▶ [Problem to work on]
Below are entries; output exactly the lines from the one with "-- run 2: worst" to the one with "6_report,ctl_flag[4],ctl_flag[4],0.46,2", both included, and nothing else.

▶ [Entries provided]
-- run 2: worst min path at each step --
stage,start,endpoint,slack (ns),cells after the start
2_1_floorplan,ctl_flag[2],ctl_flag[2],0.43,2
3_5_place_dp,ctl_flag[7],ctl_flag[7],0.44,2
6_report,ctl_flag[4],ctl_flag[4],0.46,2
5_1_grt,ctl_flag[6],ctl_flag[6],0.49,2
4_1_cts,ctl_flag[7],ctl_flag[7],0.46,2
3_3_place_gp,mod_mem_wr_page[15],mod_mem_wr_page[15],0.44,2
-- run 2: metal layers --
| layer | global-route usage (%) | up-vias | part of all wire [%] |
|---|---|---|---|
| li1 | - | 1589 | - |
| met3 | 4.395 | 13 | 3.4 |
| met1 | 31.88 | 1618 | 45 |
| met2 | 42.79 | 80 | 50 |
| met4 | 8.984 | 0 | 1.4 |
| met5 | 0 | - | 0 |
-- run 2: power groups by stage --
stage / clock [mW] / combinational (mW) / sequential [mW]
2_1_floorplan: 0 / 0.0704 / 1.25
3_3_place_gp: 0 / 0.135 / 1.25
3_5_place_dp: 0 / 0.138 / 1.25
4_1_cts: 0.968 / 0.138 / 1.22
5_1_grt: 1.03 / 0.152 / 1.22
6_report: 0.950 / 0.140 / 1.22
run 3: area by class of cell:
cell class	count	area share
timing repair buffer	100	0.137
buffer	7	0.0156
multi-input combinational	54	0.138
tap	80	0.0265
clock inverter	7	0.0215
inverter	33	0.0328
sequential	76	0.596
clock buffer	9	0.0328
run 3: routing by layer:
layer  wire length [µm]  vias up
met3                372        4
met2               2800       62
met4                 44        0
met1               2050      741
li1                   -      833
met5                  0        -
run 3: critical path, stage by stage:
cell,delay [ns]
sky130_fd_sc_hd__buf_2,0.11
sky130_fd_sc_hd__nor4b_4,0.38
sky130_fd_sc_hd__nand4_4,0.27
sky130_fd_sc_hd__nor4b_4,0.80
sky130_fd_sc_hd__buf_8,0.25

--

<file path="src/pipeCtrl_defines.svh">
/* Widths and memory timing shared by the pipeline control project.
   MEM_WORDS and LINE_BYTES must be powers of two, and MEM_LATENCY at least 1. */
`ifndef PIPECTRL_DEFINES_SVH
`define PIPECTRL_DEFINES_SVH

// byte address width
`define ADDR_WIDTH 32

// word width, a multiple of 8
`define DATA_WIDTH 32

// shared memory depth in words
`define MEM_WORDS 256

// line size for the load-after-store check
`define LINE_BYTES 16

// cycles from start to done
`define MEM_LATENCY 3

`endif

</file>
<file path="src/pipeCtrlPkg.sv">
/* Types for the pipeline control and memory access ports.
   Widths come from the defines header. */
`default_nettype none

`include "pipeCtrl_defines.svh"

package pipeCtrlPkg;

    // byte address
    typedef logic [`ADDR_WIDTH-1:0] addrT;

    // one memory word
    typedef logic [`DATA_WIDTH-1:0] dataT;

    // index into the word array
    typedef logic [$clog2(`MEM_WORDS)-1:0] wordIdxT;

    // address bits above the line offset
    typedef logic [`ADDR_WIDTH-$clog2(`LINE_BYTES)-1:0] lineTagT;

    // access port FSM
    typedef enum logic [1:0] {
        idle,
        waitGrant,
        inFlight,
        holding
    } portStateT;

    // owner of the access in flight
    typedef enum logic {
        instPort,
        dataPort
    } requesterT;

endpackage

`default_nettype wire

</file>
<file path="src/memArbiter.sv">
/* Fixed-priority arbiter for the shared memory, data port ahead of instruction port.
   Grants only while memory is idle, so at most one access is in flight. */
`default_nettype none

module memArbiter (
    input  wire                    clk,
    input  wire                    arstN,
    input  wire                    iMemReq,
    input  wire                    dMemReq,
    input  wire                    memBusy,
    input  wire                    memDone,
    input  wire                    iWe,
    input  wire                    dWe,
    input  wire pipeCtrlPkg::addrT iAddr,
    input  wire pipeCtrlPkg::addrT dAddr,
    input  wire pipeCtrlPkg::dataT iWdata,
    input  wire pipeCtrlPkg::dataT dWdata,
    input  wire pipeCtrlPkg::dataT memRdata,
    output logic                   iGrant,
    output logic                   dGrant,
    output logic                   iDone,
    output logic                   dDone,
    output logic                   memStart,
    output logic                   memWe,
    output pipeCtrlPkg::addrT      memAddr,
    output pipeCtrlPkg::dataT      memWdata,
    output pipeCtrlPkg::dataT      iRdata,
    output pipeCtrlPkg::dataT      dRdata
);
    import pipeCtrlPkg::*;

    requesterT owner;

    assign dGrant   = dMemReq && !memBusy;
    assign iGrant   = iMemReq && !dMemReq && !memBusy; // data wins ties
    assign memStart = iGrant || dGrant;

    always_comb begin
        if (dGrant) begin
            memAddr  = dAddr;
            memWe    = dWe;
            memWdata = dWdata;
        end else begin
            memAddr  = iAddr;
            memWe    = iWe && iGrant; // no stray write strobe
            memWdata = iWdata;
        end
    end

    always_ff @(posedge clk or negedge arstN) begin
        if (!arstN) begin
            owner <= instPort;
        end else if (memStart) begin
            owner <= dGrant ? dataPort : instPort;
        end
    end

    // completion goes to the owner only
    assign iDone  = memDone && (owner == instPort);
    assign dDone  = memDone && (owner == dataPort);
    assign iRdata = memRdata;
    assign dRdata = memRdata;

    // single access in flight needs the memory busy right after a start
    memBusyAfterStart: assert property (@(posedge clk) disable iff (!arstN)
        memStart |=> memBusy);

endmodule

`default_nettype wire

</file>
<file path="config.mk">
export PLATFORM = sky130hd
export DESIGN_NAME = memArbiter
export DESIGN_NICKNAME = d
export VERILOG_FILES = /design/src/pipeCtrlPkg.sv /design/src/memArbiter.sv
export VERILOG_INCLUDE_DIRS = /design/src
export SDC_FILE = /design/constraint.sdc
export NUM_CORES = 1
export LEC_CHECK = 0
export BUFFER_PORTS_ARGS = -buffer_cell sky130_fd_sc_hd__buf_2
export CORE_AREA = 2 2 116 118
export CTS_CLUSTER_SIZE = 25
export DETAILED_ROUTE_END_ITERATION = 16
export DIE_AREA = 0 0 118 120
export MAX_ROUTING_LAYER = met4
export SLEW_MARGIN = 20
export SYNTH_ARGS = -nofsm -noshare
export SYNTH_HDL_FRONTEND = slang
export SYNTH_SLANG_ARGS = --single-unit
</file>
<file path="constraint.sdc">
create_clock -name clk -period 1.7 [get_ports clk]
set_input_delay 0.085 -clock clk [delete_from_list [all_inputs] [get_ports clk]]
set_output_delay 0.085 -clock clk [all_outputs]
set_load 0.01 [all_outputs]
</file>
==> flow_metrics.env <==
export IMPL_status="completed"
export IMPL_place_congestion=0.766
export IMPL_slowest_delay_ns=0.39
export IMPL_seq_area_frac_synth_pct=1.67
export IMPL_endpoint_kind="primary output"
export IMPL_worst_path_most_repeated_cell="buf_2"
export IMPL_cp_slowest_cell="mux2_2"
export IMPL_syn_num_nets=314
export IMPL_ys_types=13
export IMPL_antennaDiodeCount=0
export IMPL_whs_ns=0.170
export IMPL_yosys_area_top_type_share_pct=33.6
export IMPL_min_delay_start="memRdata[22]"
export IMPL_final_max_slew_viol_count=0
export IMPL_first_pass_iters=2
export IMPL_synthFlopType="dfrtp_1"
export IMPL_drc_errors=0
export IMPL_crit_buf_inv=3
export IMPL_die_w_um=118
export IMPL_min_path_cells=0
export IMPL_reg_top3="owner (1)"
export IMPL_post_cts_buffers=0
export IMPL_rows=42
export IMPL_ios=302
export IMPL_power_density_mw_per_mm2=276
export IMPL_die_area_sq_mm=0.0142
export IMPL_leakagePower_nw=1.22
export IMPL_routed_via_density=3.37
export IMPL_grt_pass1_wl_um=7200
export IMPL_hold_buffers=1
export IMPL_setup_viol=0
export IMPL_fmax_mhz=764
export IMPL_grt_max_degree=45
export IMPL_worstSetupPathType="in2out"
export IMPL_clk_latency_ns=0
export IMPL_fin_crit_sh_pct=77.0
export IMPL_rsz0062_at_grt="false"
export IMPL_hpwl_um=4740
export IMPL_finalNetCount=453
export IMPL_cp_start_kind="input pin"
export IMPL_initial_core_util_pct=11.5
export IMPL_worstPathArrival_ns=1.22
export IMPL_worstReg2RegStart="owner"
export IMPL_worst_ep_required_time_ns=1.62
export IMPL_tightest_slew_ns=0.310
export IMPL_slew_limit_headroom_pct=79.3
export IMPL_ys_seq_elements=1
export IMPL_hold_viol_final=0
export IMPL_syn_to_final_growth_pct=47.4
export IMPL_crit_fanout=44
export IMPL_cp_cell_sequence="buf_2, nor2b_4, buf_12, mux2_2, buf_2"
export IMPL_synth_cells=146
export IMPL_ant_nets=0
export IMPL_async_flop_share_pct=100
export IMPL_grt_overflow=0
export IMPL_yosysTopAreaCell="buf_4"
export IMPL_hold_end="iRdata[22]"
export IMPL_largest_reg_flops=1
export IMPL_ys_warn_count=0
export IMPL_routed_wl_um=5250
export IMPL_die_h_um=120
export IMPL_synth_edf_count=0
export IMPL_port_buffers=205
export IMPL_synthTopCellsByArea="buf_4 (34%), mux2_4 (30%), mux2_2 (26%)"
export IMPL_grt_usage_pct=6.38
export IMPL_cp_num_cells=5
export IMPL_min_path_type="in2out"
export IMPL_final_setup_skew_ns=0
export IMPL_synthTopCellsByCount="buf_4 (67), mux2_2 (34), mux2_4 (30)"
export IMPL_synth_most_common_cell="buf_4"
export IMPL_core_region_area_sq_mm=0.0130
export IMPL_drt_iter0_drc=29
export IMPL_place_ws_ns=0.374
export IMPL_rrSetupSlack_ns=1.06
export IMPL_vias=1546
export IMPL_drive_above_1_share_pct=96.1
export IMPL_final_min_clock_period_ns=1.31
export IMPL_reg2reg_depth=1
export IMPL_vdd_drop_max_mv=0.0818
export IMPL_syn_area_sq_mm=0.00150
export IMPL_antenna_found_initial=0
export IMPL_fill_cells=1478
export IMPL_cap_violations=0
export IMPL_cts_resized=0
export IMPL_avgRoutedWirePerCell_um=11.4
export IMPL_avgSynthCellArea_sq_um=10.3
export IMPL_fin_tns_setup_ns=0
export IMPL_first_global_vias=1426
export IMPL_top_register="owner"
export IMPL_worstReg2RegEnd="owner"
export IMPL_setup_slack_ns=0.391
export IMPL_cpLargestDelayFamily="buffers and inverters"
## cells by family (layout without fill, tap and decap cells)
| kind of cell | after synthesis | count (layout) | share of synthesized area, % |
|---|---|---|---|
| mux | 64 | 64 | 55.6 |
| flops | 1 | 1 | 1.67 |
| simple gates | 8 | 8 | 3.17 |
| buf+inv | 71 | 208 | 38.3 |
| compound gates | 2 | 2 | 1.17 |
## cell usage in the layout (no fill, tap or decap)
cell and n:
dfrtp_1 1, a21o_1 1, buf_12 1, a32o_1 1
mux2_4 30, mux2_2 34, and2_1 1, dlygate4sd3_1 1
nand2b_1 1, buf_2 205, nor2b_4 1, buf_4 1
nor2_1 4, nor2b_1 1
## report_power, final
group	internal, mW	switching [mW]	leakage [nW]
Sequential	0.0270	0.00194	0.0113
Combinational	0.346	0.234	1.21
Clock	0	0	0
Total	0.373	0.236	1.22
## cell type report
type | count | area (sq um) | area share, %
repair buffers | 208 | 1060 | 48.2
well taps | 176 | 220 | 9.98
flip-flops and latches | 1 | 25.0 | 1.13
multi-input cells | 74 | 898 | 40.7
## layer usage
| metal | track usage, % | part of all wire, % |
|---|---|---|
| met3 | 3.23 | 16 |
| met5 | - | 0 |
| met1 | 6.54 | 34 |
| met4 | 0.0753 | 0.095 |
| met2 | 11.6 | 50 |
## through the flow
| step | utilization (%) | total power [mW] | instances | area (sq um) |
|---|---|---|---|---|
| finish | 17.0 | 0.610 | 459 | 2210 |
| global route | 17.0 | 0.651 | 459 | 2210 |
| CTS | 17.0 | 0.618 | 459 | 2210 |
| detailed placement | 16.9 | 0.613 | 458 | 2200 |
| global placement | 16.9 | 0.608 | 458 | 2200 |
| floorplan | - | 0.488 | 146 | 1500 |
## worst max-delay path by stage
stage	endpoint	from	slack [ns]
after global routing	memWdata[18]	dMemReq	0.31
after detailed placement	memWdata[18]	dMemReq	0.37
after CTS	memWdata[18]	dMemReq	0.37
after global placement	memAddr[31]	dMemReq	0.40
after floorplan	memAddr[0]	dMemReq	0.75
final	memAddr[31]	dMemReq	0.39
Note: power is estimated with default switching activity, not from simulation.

▶ [Response below]
-- run 2: worst min path at each step --
stage,start,endpoint,slack (ns),cells after the start
2_1_floorplan,ctl_flag[2],ctl_flag[2],0.43,2
3_5_place_dp,ctl_flag[7],ctl_flag[7],0.44,2
6_report,ctl_flag[4],ctl_flag[4],0.46,2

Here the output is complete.